Personnel should wear personal protective equipment including protective suits, heavy butyl rubber gloves, and air-supplied respirators (eg, self-contained breathing apparatus) when entering a scene posing a nerve agent vapor risk or when treating victims exposed to liquid nerve agents.
Goals of decontamination are to prevent further absorption of nerve agents by victims and to prevent the spread of nerve agents to others. If possible, decontamination should take place at the site of exposure.

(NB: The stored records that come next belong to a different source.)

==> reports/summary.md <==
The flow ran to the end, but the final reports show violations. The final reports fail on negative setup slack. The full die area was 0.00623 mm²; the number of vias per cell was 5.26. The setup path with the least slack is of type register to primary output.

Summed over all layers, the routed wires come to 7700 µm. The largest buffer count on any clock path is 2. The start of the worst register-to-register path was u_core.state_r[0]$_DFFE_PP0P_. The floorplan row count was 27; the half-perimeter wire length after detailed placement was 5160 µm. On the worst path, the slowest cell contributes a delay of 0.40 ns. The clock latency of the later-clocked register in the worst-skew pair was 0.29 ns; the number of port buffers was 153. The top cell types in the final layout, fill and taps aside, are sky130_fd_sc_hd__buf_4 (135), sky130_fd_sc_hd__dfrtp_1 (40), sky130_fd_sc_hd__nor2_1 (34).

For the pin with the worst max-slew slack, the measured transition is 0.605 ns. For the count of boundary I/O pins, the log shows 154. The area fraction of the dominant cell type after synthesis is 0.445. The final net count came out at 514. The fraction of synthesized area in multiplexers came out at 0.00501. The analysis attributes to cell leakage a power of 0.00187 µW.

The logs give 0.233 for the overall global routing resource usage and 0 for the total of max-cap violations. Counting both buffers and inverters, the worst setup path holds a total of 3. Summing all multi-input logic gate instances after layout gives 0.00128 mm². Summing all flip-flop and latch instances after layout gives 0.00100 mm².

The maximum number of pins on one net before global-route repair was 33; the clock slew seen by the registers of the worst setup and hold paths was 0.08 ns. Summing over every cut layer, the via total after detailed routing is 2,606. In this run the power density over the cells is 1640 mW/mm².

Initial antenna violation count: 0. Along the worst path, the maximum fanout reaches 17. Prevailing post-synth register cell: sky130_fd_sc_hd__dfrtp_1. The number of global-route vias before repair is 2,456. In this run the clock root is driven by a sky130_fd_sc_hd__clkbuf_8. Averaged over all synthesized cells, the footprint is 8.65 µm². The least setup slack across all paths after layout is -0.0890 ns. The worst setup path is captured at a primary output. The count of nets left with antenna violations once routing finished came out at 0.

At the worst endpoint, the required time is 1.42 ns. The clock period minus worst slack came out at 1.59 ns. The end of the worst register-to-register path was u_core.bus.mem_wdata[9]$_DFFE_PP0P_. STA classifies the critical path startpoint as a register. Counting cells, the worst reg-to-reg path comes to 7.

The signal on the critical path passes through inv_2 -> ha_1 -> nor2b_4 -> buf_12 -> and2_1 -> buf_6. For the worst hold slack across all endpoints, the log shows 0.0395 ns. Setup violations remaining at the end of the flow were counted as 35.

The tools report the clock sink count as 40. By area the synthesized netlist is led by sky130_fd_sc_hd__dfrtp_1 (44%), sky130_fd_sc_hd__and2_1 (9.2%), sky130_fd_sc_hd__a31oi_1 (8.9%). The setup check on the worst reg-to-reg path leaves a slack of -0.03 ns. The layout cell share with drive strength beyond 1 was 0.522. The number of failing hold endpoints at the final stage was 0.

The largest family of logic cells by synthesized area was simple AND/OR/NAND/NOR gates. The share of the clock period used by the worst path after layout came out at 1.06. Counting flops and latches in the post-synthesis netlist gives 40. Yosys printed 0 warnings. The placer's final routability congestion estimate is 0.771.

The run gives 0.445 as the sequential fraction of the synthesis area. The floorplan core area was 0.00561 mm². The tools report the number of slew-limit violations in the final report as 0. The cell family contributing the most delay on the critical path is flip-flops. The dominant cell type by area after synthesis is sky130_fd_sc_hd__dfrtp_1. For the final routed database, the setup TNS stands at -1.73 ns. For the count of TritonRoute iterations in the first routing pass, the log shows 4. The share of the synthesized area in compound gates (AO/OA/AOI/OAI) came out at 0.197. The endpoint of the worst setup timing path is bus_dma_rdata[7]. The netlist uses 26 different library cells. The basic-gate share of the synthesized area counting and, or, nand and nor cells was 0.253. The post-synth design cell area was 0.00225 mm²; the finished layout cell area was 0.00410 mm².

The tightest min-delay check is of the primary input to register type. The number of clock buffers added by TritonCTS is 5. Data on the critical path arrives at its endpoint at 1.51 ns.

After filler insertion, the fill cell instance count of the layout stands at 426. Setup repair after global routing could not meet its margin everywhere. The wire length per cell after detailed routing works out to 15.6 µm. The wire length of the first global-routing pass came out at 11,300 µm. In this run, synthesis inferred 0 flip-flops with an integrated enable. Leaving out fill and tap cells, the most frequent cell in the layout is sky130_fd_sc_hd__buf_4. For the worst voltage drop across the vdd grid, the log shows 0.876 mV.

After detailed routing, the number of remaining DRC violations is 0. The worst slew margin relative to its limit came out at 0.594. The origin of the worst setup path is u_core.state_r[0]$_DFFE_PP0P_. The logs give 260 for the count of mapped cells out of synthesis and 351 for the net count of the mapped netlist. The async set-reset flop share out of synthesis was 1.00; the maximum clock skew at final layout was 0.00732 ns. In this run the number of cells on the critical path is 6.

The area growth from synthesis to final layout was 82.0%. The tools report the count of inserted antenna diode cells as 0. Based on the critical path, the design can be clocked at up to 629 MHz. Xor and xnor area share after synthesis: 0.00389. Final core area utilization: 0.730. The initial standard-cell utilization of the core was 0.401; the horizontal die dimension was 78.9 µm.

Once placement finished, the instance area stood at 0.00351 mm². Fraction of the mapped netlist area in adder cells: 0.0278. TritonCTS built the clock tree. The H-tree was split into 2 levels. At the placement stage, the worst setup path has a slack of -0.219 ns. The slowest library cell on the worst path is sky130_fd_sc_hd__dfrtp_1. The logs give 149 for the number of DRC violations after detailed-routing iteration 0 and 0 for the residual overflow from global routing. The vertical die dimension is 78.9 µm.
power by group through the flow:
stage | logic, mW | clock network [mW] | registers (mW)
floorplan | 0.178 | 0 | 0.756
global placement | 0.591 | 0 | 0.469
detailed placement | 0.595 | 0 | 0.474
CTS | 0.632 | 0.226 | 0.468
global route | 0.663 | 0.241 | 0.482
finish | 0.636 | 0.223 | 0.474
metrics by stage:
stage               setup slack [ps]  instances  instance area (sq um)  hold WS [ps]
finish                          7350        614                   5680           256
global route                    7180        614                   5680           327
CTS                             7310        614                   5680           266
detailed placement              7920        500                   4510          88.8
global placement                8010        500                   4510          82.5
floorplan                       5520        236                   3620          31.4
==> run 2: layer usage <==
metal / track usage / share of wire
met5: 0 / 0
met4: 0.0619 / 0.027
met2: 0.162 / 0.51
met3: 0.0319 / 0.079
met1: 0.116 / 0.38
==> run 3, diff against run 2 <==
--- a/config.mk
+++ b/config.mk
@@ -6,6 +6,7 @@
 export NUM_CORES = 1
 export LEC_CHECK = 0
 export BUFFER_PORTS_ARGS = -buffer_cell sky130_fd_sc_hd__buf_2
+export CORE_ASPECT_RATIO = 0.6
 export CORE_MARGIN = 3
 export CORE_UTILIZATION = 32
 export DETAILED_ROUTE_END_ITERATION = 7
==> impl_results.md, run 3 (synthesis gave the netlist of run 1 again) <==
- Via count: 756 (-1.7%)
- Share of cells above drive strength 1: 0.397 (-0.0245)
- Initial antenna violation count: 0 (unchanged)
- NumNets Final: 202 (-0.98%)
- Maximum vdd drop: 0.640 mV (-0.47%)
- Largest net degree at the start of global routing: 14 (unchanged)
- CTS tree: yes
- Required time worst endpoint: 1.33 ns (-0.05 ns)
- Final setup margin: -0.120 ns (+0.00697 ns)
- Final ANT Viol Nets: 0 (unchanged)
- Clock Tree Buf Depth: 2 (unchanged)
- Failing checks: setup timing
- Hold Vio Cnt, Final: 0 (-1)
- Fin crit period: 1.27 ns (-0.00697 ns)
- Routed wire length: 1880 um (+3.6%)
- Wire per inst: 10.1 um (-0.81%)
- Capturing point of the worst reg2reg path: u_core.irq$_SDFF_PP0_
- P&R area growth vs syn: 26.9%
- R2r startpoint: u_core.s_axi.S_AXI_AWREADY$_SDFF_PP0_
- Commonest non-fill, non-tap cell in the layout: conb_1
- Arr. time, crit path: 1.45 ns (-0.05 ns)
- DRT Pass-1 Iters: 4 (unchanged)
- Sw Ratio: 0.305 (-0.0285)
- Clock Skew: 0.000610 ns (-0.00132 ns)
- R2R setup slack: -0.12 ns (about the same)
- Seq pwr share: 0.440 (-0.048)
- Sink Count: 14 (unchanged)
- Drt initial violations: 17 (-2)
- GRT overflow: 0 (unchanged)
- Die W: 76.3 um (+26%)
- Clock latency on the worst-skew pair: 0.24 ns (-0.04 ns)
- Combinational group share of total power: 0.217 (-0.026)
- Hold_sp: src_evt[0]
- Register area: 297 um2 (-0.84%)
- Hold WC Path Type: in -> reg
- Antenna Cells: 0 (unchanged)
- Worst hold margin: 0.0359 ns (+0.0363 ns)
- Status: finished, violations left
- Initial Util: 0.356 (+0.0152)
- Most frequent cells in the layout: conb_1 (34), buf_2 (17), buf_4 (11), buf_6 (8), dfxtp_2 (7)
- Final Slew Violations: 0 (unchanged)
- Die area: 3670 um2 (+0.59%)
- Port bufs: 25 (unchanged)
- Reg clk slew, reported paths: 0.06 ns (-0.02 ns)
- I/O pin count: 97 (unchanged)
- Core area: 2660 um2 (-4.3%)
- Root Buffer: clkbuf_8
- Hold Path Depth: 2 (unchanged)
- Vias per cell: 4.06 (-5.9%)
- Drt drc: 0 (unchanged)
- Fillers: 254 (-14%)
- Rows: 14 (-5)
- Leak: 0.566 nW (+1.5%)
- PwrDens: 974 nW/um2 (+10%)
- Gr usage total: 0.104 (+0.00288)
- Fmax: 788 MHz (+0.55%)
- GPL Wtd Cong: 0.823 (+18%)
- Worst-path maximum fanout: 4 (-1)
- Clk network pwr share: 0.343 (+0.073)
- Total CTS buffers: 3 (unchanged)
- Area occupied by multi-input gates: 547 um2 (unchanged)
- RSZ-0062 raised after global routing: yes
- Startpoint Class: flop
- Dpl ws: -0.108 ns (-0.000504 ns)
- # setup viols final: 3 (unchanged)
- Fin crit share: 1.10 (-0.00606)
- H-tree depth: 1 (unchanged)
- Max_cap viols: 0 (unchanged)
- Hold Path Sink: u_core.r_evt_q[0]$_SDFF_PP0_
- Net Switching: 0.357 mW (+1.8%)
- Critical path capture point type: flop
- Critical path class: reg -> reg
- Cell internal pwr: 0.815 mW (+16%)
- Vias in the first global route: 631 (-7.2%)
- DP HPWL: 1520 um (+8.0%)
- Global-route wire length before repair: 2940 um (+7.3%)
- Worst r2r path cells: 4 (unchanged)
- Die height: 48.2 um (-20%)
`src/rtl/wallace_seq_mult.sv`:
```
// wallace_seq_mult: WIDTH x WIDTH multiplier using one row of TILE x TILE tile products per clock (optional WMUL_SIGNED_EN adds is_signed).
// Latency: out_valid rises ROWS edges after the accepting edge; one product per ROWS+2 cycles at best.
// Backpressure: in_ready only while IDLE; the product is held in DONE until out_ready.
module wallace_seq_mult #(
    parameter int WIDTH = 32,
    parameter int TILE  = 8
) (
    input  logic                 clk,
    input  logic                 rst_n,
    input  logic                 in_valid,
    output logic                 in_ready,
    input  logic [WIDTH-1:0]     a,
    input  logic [WIDTH-1:0]     b,
`ifdef WMUL_SIGNED_EN
    input  logic                 is_signed,
`endif
    output logic                 out_valid,
    input  logic                 out_ready,
    output logic [2*WIDTH-1:0]   p
);
    localparam int ROWS = WIDTH / TILE;
    localparam int KW   = (ROWS > 1) ? $clog2(ROWS) : 1;
    localparam int RW   = WIDTH + TILE;
    localparam int PW   = 2 * WIDTH;

    generate
        if ((WIDTH % TILE) != 0) begin : g_bad_width
            $error("wallace_seq_mult: WIDTH must be a multiple of TILE");
        end
    endgenerate

    typedef enum logic [1:0] {IDLE = 2'd0, CALC = 2'd1, DONE = 2'd2} state_t;

    state_t            state, state_nxt;
    logic [WIDTH-1:0]  a_reg, b_reg;
    logic [WIDTH-1:0]  a_mag, b_mag;
    logic [KW-1:0]     k;
    logic [PW-1:0]     acc;
    logic [TILE-1:0]   b_dig;
    logic [2*TILE-1:0] tile;
    logic [RW-1:0]     row;
    logic [PW-1:0]     row_sh, sum, prod;
    logic              last_row;

    assign in_ready = (state == IDLE);
    assign last_row = (k == KW'(ROWS - 1));

    always_ff @(posedge clk or negedge rst_n) begin
        if (!rst_n) state <= IDLE;
        else        state <= state_nxt;
    end

    always_comb begin
        state_nxt = state;
        case (state)
            IDLE:    if (in_valid)  state_nxt = CALC;
            CALC:    if (last_row)  state_nxt = DONE;
            DONE:    if (out_ready) state_nxt = IDLE;
            default:                state_nxt = IDLE;
        endcase
    end

    // One row: a_reg times the current B digit, as a sum of shifted tile products.
    always_comb begin
        b_dig = b_reg[k*TILE +: TILE];
        tile  = '0;
        row   = '0;
        for (int j = 0; j < ROWS; j++) begin
            tile = {{TILE{1'b0}}, a_reg[j*TILE +: TILE]} * {{TILE{1'b0}}, b_dig};
            row  = row + (RW'(tile) << (j*TILE));
        end
        row_sh = PW'(row) << (k*TILE);
        sum    = acc + row_sh;
    end

`ifdef WMUL_SIGNED_EN
    logic neg_reg;

    // Operands are held as magnitudes; the sign is reapplied when p is loaded.
    always_comb begin
        a_mag = (is_signed && a[WIDTH-1]) ? -a : a;
        b_mag = (is_signed && b[WIDTH-1]) ? -b : b;
        prod  = neg_reg ? -sum : sum;
    end

    always_ff @(posedge clk or negedge rst_n) begin
        if (!rst_n)                          neg_reg <= 1'b0;
        else if (state == IDLE && in_valid)  neg_reg <= is_signed & (a[WIDTH-1] ^ b[WIDTH-1]);
    end
`else
    always_comb begin
        a_mag = a;
        b_mag = b;
        prod  = sum;
    end
`endif

    always_ff @(posedge clk or negedge rst_n) begin
        if (!rst_n) begin
            a_reg     <= '0;
            b_reg     <= '0;
            acc       <= '0;
            k         <= '0;
            p         <= '0;
            out_valid <= 1'b0;
        end else begin
            case (state)
                IDLE: if (in_valid) begin
                    a_reg <= a_mag;
                    b_reg <= b_mag;
                    acc   <= '0;
                    k     <= '0;
                end
                CALC: begin
                    acc <= sum;
                    k   <= last_row ? '0 : k + KW'(1);
                    if (last_row) begin
                        p         <= prod;
                        out_valid <= 1'b1;
                    end
                end
                DONE: if (out_ready) out_valid <= 1'b0;
                default: ;
            endcase
        end
    end
endmodule
```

Decontamination of liquid nerve agent exposure consists of removing all clothing, copiously irrigating with water to physically remove the nerve agent, and then washing the skin with an alkaline solution of soap and water or 0.5% hypochlorite solution (made by diluting household bleach 1:10) to chemically neutralize the nerve agent. Avoid hot water, strong detergents, and vigorous scrubbing, since they tend to enhance nerve agent absorption.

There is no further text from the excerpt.